Si nos fijamos en la evolución que se ha producido en el interior del Instituto, por ejemplo, la carta es interesante, sobre todo, porque muestra con cierta claridad hasta qué punto los Hermanos, o al menos algunos de sus responsables, habían asimilado los valores fundamentales de la Sociedad. Cuentan los biógrafos que De La Salle se sintió muy sorprendido al recibir la misiva, hasta el punto de llegar a dudar de su autenticidad: "Si no hubiera reconocido la escritura de los Hermanos que la habían firmado, habría podido sospechar de ella"[8]. No se lo podía creer, quizás porque no creía a sus humildes Hermanos capaces de dar órdenes tajantes a un sacerdote, que además era su superior. También le sorprenderían lo suyo  -gratamente, por supuesto-  las muestras de cercanía y cariño de que le hacían objeto sus Hermanos, y las alabanzas de su gestión que la carta portaba. El hecho mismo de que le llegase el mensaje, de que sus Hermanos, que él pensaba alejados de su persona y más bien hostiles, contrarios a su gestión, se acordasen de él, lo reclamasen para que volviera a París, en las circunstancias concretas en que su pseudofuga se había producido, no podía de ninguna manera dejar indiferente al Fundador, por muy frío que fuese desde el punto de vista afectivo[9].

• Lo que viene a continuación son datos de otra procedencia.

[src/sv/bpd_pkg.sv]
`timescale 1ns / 1ps

package bpd_pkg;

	// field limits
	localparam int MAX_FIELD_BITS = 32;
	localparam int POSITION_WIDTH = 32;

	// delta code layout
	localparam int SHORT_DELTA_BITS = 7;
	localparam int LONG_BASE        = 8;
	localparam int LEN_CODE_BITS    = 4;
	localparam int LONG_EXTRA_MAX   = 15;
	localparam int MAX_DELTA_BITS   = SHORT_DELTA_BITS + LONG_EXTRA_MAX;

	// elements one item can produce
	localparam int MAX_ELEMS = 4;

	// action codes
	localparam logic [1:0] ACT_BITS  = 2'd0;
	localparam logic [1:0] ACT_POS   = 2'd1;
	localparam logic [1:0] ACT_FLUSH = 2'd2;

	// element kinds
	localparam logic [1:0] KIND_BITS = 2'd0;
	localparam logic [1:0] KIND_MARK = 2'd1;
	localparam logic [1:0] KIND_ERR  = 2'd2;

	typedef struct packed {
		logic [1:0]  action;
		logic [31:0] bits_value;
		logic [5:0]  bit_count;
		logic [31:0] position;
		logic        prev_valid;
		logic [31:0] prev_position;
	} item_t;

	typedef struct packed {
		logic [1:0]  kind;
		logic [7:0]  bits;
		logic [3:0]  count;
		logic [31:0] pos;
	} elem_t;

	// all elements of one item, handed from the packer to the output queue
	typedef struct packed {
		logic [2:0]                  cnt;
		elem_t [MAX_ELEMS-1:0]       elem;
	} burst_t;

endpackage

[src/sv/bpd_if.sv]
`timescale 1ns / 1ps

// input item channel
interface bpd_in_if;
	logic        valid;
	logic        ready;
	logic [1:0]  action;
	logic [31:0] bits_value;
	logic [5:0]  bit_count;
	logic [31:0] position;
	logic        prev_valid;
	logic [31:0] prev_position;

	modport source (
		output valid, action, bits_value, bit_count, position, prev_valid, prev_position,
		input  ready
	);
	modport sink (
		input  valid, action, bits_value, bit_count, position, prev_valid, prev_position,
		output ready
	);
endinterface

// result element channel
interface bpd_out_if;
	logic        valid;
	logic        ready;
	logic [1:0]  element_kind;
	logic [7:0]  element_bits;
	logic [3:0]  element_count;
	logic [31:0] marker_position;
	logic        last_of_run;

	modport source (
		output valid, element_kind, element_bits, element_count, marker_position,
		       last_of_run,
		input  ready
	);
	modport sink (
		input  valid, element_kind, element_bits, element_count, marker_position,
		       last_of_run,
		output ready
	);
endinterface

[src/sv/bpd_packer.sv]
`timescale 1ns / 1ps

module bpd_packer import bpd_pkg::*; (
	input  logic   clk,
	input  logic   arst_n,
	input  logic   in_valid,
	output logic   in_ready,
	input  item_t  in_item,
	input  logic   load_ok,
	output logic   load,
	output burst_t burst
);

	logic        valid_s1;
	item_t       item_s1;
	logic [7:0]  partial_q;
	logic [2:0]  used_q;

	logic        advance;
	logic [7:0]  partial_d;
	logic [2:0]  used_d;

	// field to append
	logic        do_pack;
	logic [31:0] fv;
	logic [5:0]  fn;

	// delta decode
	logic [POSITION_WIDTH-1:0] delta;
	logic [31:0] dmag;
	logic        bad_delta;
	logic        short_delta;
	logic [4:0]  dlen;

	// packing window
	logic [31:0] fmask;
	logic [39:0] win;
	logic [39:0] win_rest;
	logic [5:0]  shamt;
	logic [5:0]  total;
	logic [2:0]  nbytes;

	// input register
	assign advance  = valid_s1 && ((burst.cnt == 3'd0) || load_ok);
	assign in_ready = !valid_s1 || advance;
	assign load     = advance && (burst.cnt != 3'd0);

	always_ff @(posedge clk or negedge arst_n) begin
		if (!arst_n) begin
			valid_s1 <= 1'b0;
		end else if (in_ready) begin
			valid_s1 <= in_valid;
		end
	end

	always_ff @(posedge clk) begin
		if (in_ready && in_valid) begin
			item_s1 <= in_item;
		end
	end

	// delta and its code length
	always_comb begin
		delta       = item_s1.position[POSITION_WIDTH-1:0]
		            - item_s1.prev_position[POSITION_WIDTH-1:0];
		dmag        = 32'(delta[POSITION_WIDTH-2:0]);
		bad_delta   = (delta == '0) || delta[POSITION_WIDTH-1] ||
		              (|dmag[31:MAX_DELTA_BITS]);
		short_delta = (dmag[31:SHORT_DELTA_BITS] == '0);
		dlen        = 5'(LONG_BASE);
		for (int i = SHORT_DELTA_BITS; i < MAX_DELTA_BITS; i++) begin
			if (dmag[i]) dlen = 5'(i + 1);
		end
	end

	// pick the field to append
	always_comb begin
		do_pack = 1'b0;
		fv      = '0;
		fn      = '0;
		case (item_s1.action)
			ACT_BITS: begin
				do_pack = 1'b1;
				fv      = item_s1.bits_value;
				fn      = (item_s1.bit_count > 6'(MAX_FIELD_BITS)) ?
				          6'(MAX_FIELD_BITS) : item_s1.bit_count;
			end
			ACT_POS: begin
				if (item_s1.prev_valid && !bad_delta) begin
					do_pack = 1'b1;
					if (short_delta) begin
						fv = {24'b0, 1'b0, dmag[SHORT_DELTA_BITS-1:0]};
						fn = 6'(SHORT_DELTA_BITS + 1);
					end else begin
						fv = (32'd1 << (dlen + 5'(LEN_CODE_BITS)))
						   | (32'(dlen - 5'(LONG_BASE)) << dlen)
						   | dmag;
						fn = 6'(dlen) + 6'(LEN_CODE_BITS + 1);
					end
				end
			end
			default: begin
			end
		endcase
	end

	// MSB-aligned window: pending bits then the new field
	always_comb begin
		fmask    = 32'((64'd1 << fn) - 64'd1);
		total    = 6'(used_q) + fn;
		shamt    = 6'd40 - total;
		win      = {partial_q, 32'b0} | (({8'b0, fv & fmask}) << shamt);
		nbytes   = total[5:3];
		win_rest = win << {nbytes, 3'b0};
	end

	// element list and next state
	always_comb begin
		burst     = '0;
		partial_d = partial_q;
		used_d    = used_q;
		if (do_pack) begin
			burst.cnt = nbytes;
			for (int i = 0; i < MAX_ELEMS; i++) begin
				if (3'(i) < nbytes) begin
					burst.elem[i].kind  = KIND_BITS;
					burst.elem[i].bits  = win[39-8*i -: 8];
					burst.elem[i].count = 4'd8;
				end
			end
			partial_d = win_rest[39:32];
			used_d    = total[2:0];
		end else begin
			case (item_s1.action)
				ACT_POS: begin
					if (item_s1.prev_valid) begin
						// bad delta: error only, state kept
						burst.elem[0].kind = KIND_ERR;
						burst.cnt          = 3'd1;
					end else begin
						if (used_q != 3'd0) begin
							burst.elem[0].kind  = KIND_BITS;
							burst.elem[0].bits  = partial_q;
							burst.elem[0].count = {1'b0, used_q};
							burst.elem[1].kind  = KIND_MARK;
							burst.elem[1].pos   =
								32'(item_s1.position[POSITION_WIDTH-1:0]);
							burst.cnt           = 3'd2;
						end else begin
							burst.elem[0].kind = KIND_MARK;
							burst.elem[0].pos  =
								32'(item_s1.position[POSITION_WIDTH-1:0]);
							burst.cnt          = 3'd1;
						end
						partial_d = '0;
						used_d    = '0;
					end
				end
				ACT_FLUSH: begin
					if (used_q != 3'd0) begin
						burst.elem[0].kind  = KIND_BITS;
						burst.elem[0].bits  = partial_q;
						burst.elem[0].count = {1'b0, used_q};
						burst.cnt           = 3'd1;
					end
					partial_d = '0;
					used_d    = '0;
				end
				default: begin
				end
			endcase
		end
	end

	// partial byte state
	always_ff @(posedge clk or negedge arst_n) begin
		if (!arst_n) begin
			partial_q <= '0;
			used_q    <= '0;
		end else if (advance) begin
			partial_q <= partial_d;
			used_q    <= used_d;
		end
	end

endmodule

[src/sv/bpd_outq.sv]
`timescale 1ns / 1ps

module bpd_outq import bpd_pkg::*; (
	input  logic   clk,
	input  logic   arst_n,
	input  logic   load,
	input  burst_t burst,
	output logic   load_ok,
	output logic   out_valid,
	input  logic   out_ready,
	output elem_t  out_elem,
	output logic   out_last
);

	elem_t [MAX_ELEMS-1:0] q_q;
	logic [2:0]            cnt_q;
	logic                  take;

	assign out_valid = (cnt_q != 3'd0);
	assign take      = out_valid && out_ready;
	assign load_ok   = (cnt_q == 3'd0) || ((cnt_q == 3'd1) && take);
	assign out_elem  = q_q[0];
	assign out_last  = (cnt_q == 3'd1);

	// fill count
	always_ff @(posedge clk or negedge arst_n) begin
		if (!arst_n) begin
			cnt_q <= '0;
		end else if (load) begin
			cnt_q <= burst.cnt;
		end else if (take) begin
			cnt_q <= cnt_q - 3'd1;
		end
	end

	// element slots, head at slot 0
	always_ff @(posedge clk) begin
		if (load) begin
			q_q <= burst.elem;
		end else if (take) begin
			for (int i = 0; i < MAX_ELEMS - 1; i++) begin
				q_q[i] <= q_q[i+1];
			end
			q_q[MAX_ELEMS-1] <= '0;
		end
	end

endmodule

[src/sv/bit_packer_with_delta_positions.sv]
`timescale 1ns / 1ps
// An item is held in the input register, then its results load into the output queue.
// Throughput: one result beat per cycle while the output is ready; an item's results
// (at most four) wait in the output queue, which holds one item's beats.
// Items with one or no result are taken every cycle while the output is ready.
// Reset (arst_n low): partial byte and bit count cleared, pipeline and queue emptied.

module bit_packer_with_delta_positions import bpd_pkg::*; (
	input  logic      clk,
	input  logic      arst_n,
	bpd_in_if.sink    items,
	bpd_out_if.source elements
);

	item_t  in_item;
	burst_t burst;
	logic   load;
	logic   load_ok;
	elem_t  out_elem;
	logic   out_last;

	assign in_item.action        = items.action;
	assign in_item.bits_value    = items.bits_value;
	assign in_item.bit_count     = items.bit_count;
	assign in_item.position      = items.position;
	assign in_item.prev_valid    = items.prev_valid;
	assign in_item.prev_position = items.prev_position;

	bpd_packer u_packer (
		.clk      (clk),
		.arst_n   (arst_n),
		.in_valid (items.valid),
		.in_ready (items.ready),
		.in_item  (in_item),
		.load_ok  (load_ok),
		.load     (load),
		.burst    (burst)
	);

	bpd_outq u_outq (
		.clk       (clk),
		.arst_n    (arst_n),
		.load      (load),
		.burst     (burst),
		.load_ok   (load_ok),
		.out_valid (elements.valid),
		.out_ready (elements.ready),
		.out_elem  (out_elem),
		.out_last  (out_last)
	);

	assign elements.element_kind    = out_elem.kind;
	assign elements.element_bits    = out_elem.bits;
	assign elements.element_count   = out_elem.count;
	assign elements.marker_position = out_elem.pos;
	assign elements.last_of_run     = out_last;

endmodule
[src/flat_wrapper.sv]
// flat-port wrapper written by rule: the top's interface ports become plain ports
module bit_packer_with_delta_positions_flat import bpd_pkg::*;
  (clk, arst_n, items_valid, items_action, items_bits_value, items_bit_count, items_position, items_prev_valid, items_prev_position, items_ready, elements_valid, elements_element_kind, elements_element_bits, elements_element_count, elements_marker_position, elements_last_of_run, elements_ready);
  bpd_in_if items_i ();
  bpd_out_if elements_i ();
  input  logic clk;
  input  logic arst_n;
  input wire logic [$bits(items_i.valid)-1:0] items_valid;
  input wire logic [$bits(items_i.action)-1:0] items_action;
  input wire logic [$bits(items_i.bits_value)-1:0] items_bits_value;
  input wire logic [$bits(items_i.bit_count)-1:0] items_bit_count;
  input wire logic [$bits(items_i.position)-1:0] items_position;
  input wire logic [$bits(items_i.prev_valid)-1:0] items_prev_valid;
  input wire logic [$bits(items_i.prev_position)-1:0] items_prev_position;
  output wire logic [$bits(items_i.ready)-1:0] items_ready;
  output wire logic [$bits(elements_i.valid)-1:0] elements_valid;
  output wire logic [$bits(elements_i.element_kind)-1:0] elements_element_kind;
  output wire logic [$bits(elements_i.element_bits)-1:0] elements_element_bits;
  output wire logic [$bits(elements_i.element_count)-1:0] elements_element_count;
  output wire logic [$bits(elements_i.marker_position)-1:0] elements_marker_position;
  output wire logic [$bits(elements_i.last_of_run)-1:0] elements_last_of_run;
  input wire logic [$bits(elements_i.ready)-1:0] elements_ready;
  assign items_i.valid = items_valid;
  assign items_i.action = items_action;
  assign items_i.bits_value = items_bits_value;
  assign items_i.bit_count = items_bit_count;
  assign items_i.position = items_position;
  assign items_i.prev_valid = items_prev_valid;
  assign items_i.prev_position = items_prev_position;
  assign items_ready = items_i.ready;
  assign elements_valid = elements_i.valid;
  assign elements_element_kind = elements_i.element_kind;
  assign elements_element_bits = elements_i.element_bits;
  assign elements_element_count = elements_i.element_count;
  assign elements_marker_position = elements_i.marker_position;
  assign elements_last_of_run = elements_i.last_of_run;
  assign elements_i.ready = elements_ready;
  bit_packer_with_delta_positions u_core (.clk(clk), .arst_n(arst_n), .items(items_i), .elements(elements_i));
endmodule
[config.mk]
export PLATFORM = sky130hd
export DESIGN_NAME = bit_packer_with_delta_positions_flat
export DESIGN_NICKNAME = d
export VERILOG_FILES = /design/src/sv/bpd_pkg.sv /design/src/sv/bpd_if.sv /design/src/sv/bpd_packer.sv /design/src/sv/bpd_outq.sv /design/src/sv/bit_packer_with_delta_positions.sv /design/src/flat_wrapper.sv
export SDC_FILE = /design/constraint.sdc
export NUM_CORES = 1
export LEC_CHECK = 0
export BUFFER_PORTS_ARGS = -buffer_cell sky130_fd_sc_hd__buf_4
export CORE_MARGIN = 3
export CORE_UTILIZATION = 40
export DETAILED_ROUTE_END_ITERATION = 16
export PLACE_DENSITY = 0.55
export SETUP_SLACK_MARGIN = 0.1
export SYNTH_ARGS = -nofsm -noshare
export SYNTH_HDL_FRONTEND = slang
export SYNTH_SLANG_ARGS = --single-unit
[constraint.sdc]
create_clock -name clk -period 22.5 [get_ports clk]
set_input_delay 1.125 -clock clk [delete_from_list [all_inputs] [get_ports clk]]
set_output_delay 1.125 -clock clk [all_outputs]
set_load 0.02 [all_outputs]
==> results.md, run 1 <==
Die:
- The area of the core region is 41400 um^2.
- For this design the top-level I/O count stands at 158.
- In this run the vertical extent of the chip is 212 um.
- The die footprint is 45000 um^2.
- The die is 212 um wide.
- Row generation in the floorplan step produced 74 rows.
- The starting density of the core is 41.1%.

Critical path:
- At the worst endpoint, the required time is 22.97 ns.
- The standard cell with the maximum stage delay on the critical path is or3_1.
- The startpoint of the worst register-to-register path is u_core.u_packer.item_s1[33].
- The kind of end point of the critical path is a register.
- At the worst endpoint, the arrival time is 10.21 ns.
- The most frequent cell on the critical path is inv_1.
- The critical path in this run is classified as reg2reg.
- The maximum fanout count along the critical path is 19.
- The critical path launch point type is a register.
- The largest single stage delay on the critical path is 0.68 ns.
- The most critical setup path has its startpoint at u_core.u_packer.item_s1[33].

Timing:
- The worst slew margin relative to its limit is 20.6%.
- The smallest clock period supported by the final layout is computed as 9.74 ns.
- Setup violations remaining at the end of the flow were counted as 0.
- The number of pins with negative max-slew slack in the final report came to 0.
- The timing-limited maximum frequency is 103 MHz.
- At the pin with the least slew margin, the transition time is 1.19 ns.
- The setup clock skew after layout is 0.0179 ns.
- Of the available clock period, the critical path in the final layout requires 43.3%.
- The final hold violation count was 0.
- The hold slack is 0.433 ns.
- Setup repair after global routing left no endpoint under its margin.
- The total negative slack is 0 ns.

Global route:
- The via count of the first global-routing pass is 14392.
- The largest net degree at the start of global routing is 69.
- The first-pass GRT wire length is 92300 um.
- The initial antenna violation count was 0.
- The total overflow left after global routing is 0.
- Global routing used 26.6% of the available tracks.

Power and ir drop:
- The leakage power of the design is 7.16 nW.
- The internal power of the cells is 1.11 mW.
- The combinational cell fraction of total power is 47.5%.
- VDD sags by at most 0.0839 mV.
- The sequential cell fraction of total power is 30.8%.
- The part of the total power dissipated in the clock network is 21.7%.
- Net switching is 42.4% of the power.
- The power density over the cells is 100 nW/um^2.
- The net switching power of the design is 0.815 mW.

Place:
- In this run the tool buffered the top-level ports with 157 buffer cells.
- Routability-driven placement finished with a final weighted congestion of 1.01.
- The standard cell area after detailed placement is 18400 um^2.
- The detailed placer's ending HPWL is 46900 um.

Clock tree:
- The total setup buffers inserted after CTS is 0.
- The clock sink count is 226.
- CTS placed an instance of clkbuf_16 at the clock tree root.
- The total CTS buffers is 26.
- No sink is reached through more buffers than the 3 on the longest clock path.
- The count of hold-fix buffers inserted at cts is 0.
- The number of cells upsized or downsized after cts is 0.
- In this run the number of H-tree levels came out at 1.
- The TritonCTS clock tree is built.
- The later pin in the worst-skew pair is clocked with a latency of 0.56 ns.
- The clock edge transition at the registers on the reported setup and hold paths is 0.06 ns.

Synthesis:
- The portion of synthesized cell area occupied by the leading cell type is 37.3%.
- The synthesized netlist occupies a cell area of 17000 um^2.
- The netlist uses 115 different library cells.
- The commonest cells after synthesis are edfxtp_1 (211), nand2_1 (185), nor2_1 (131).
- By area, the combinational part of the netlist is dominated by compound AO/OA/AOI/OAI gates.
- The total of flip-flops plus latches after synthesis is 226.
- The average size of a mapped cell is 9.30 um^2.
- The multiplexer share of the synthesized area is 2.89%.
- Summed over all instances, the cell type with the most area after synthesis is edfxtp_1.
- The compound-cell area share of the yosys netlist is 27.4%.
- The synthesized-area fraction occupied by and/or/nand/nor cells is 18.3%.
- Counting flops with an async set or reset pin after synthesis yields a share of 6.64%.
- Sequential elements use 39.5% of the synthesized area.
- The leading cell type by number of instances after synthesis is edfxtp_1.
- The arithmetic-cell share of the synthesized area counting full adders, half adders and majority gates is 3.80%.
- The xor/xnor share of the synthesized area is 1.99%.
- Synthesis produced a netlist with a net count of 1988.
- The count of yosys warnings during synthesis is 0.
- The synthesized design contains 211 enable-type register cells.
- In the synthesized netlist, the number of instances is 1828.
- The primary flip-flop cell chosen by synthesis mapping is edfxtp_1.
- Sorting the synthesized cells by area gives the leading types as edfxtp_1 (37%), nand2_1 (4.1%), ha_1 (3.7%).

Route:
- The first-pass detailed-route iteration total is 8.
- The detailed router put a total of 29500 um of wire on met1.
- The ratio of routed vias to standard cells is 6.39.
- The total via count in the routed design is 15591.
- The met2 layer wire length in the routed design is 25300 um.
- The wire length per cell is 25.3 um.
- The detailed-route wire length is 61800 um.
- After detailed routing, the number of remaining DRC violations is 0.
- Wire segments on met3 add up to 5100 um in the final route.
- In this run the remaining antenna-violating nets after routing total 0.
- Signal routing reaches up to met4.
- The number of design-rule violations left by the first detailed-router iteration is 1918.

Finish:
- The number of inserted diodes is 0.
- The finished cells cover 19200 um^2.
- Cells with a size suffix above 1 make up 17.7% of the layout.
- Compared with the post-synthesis result, the final layout area differs by 12.9%.
- In the final design database the tool counted 2051 nets.

Status:
- The run finished with clean final reports.

Job:
- Max-cap violations in this run came to 0.

Worst hold path:
- In this run the worst hold path is classified as in2async.
[cells in the final DEF (no fill, tap or decap), types with 10 or more instances in the layout]
cell	count
nand2_1	184
and2_1	49
inv_1	65
o21ai_0	102
mux2_2	14
a31o_2	13
o211ai_1	27
nor4_1	10
ha_1	50
nand2b_1	18
mux2i_1	25
or2_2	13
a31oi_1	29
a221oi_1	10
o22ai_1	11
and3_1	18
a21oi_1	102
o31ai_1	16
buf_4	186
o21ai_1	13
o21a_1	16
edfxtp_1	211
a21o_1	28
a22o_1	56
a211oi_1	29
nand3_1	48
nor3_1	38
xnor2_1	23
a22oi_1	21
clkbuf_16	26
nand4_1	26
or4_1	13
nor2_1	131
or3_1	15
dfrtp_1	15
[sequential cells by signal, indices dropped and copies added, names as in the netlist]
name                       cells
u_core.u_packer.used_q         3
u_core.u_outq.cnt_q            3
u_core.u_packer.item_s1      105
u_core.u_packer.valid_s1       1
u_core.u_packer.partial_q      8
u_core.u_outq.q_q             60
u_core.u_outq.out_elem        46
[routing by layer]
layer	up-vias	GRT usage (%)
met1	7592	41.4
met3	118	4.37
li1	7123	-
met4	0	7.46
met5	-	0
met2	758	37.9
[worst max-delay path, delay by kind of cell (launching register included)]
family          cells  cell delay, ns
simple gates       10            3.40
compound gates     11            2.86
buf+inv             6            1.34
fa+ha+maj           4            1.24
xor+xnor            1            0.40
flops               1            0.39
[worst paths after layout]
kind                                                endpoint  slack, ns  cells after the start
worst max-delay path            u_core.u_packer.partial_q[2]      12.76                     32
worst min-delay path                  u_core.u_outq.cnt_q[2]       0.43                      1
worst max register to register  u_core.u_packer.partial_q[2]      12.76                     32
worst min register to register    u_core.u_outq.out_elem[44]       0.52                      1
max in group asynchronous       u_core.u_packer.partial_q[3]      21.86                      1
min in group clk                  u_core.u_outq.out_elem[44]       0.52                      1
[metrics by stage]
stage | worst slack (ns) | std cells | util [%] | total power, mW
after floorplan | 13.38 | 1828 | - | 1.21
after global placement | 13.06 | 2395 | 44.4 | 1.50
after detailed placement | 13.03 | 2395 | 44.4 | 1.49
after CTS | 12.98 | 2440 | 46.4 | 1.91
after global routing | 12.23 | 2440 | 46.4 | 2.02
final | 12.76 | 2440 | 46.4 | 1.92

Porque la carta es un auténtico reconocimiento por parte de los Hermanos de la importancia que la presencia de Juan Bautista al frente del Instituto tenía para el buen funcionamiento del mismo. Los autoproclamados “principales Hermanos de las Escuelas Cristianas”[10] vuelven a asociar, en un único movimiento, “la mayor gloria de Dios, el mayor bien de la Iglesia y de nuestra Sociedad”, de manera similar a como lo hacían en la profesión de 1694. Como la misma carta indica, los Hermanos están convencidos de que la obra del Fundador, es decir, el Instituto, es “la obra santa de Dios” y, en la línea de las reglas personales del Fundador, consideran que “plugo al Señor servirse de usted [Juan Bautista] para fundarla y guiarla desde hace tanto tiempo”. Los Hermanos, por tanto, están ya muy convencidos de que trabajan directamente en la obra de Dios. Es más, despliegan a la vista del Fundador el mecanismo por el que Dios implanta su obra entre los hombres: eligiendo y llamando al que hoy es su Superior desaparecido de escena, para que se encargue de poner en marcha y conducir esa obra divina. El señor De La Salle, en consecuencia, es el instrumento concreto del que “Dios se sirve”, mediante el que Dios actúa en el mundo, y las escuelas son su obra concreta.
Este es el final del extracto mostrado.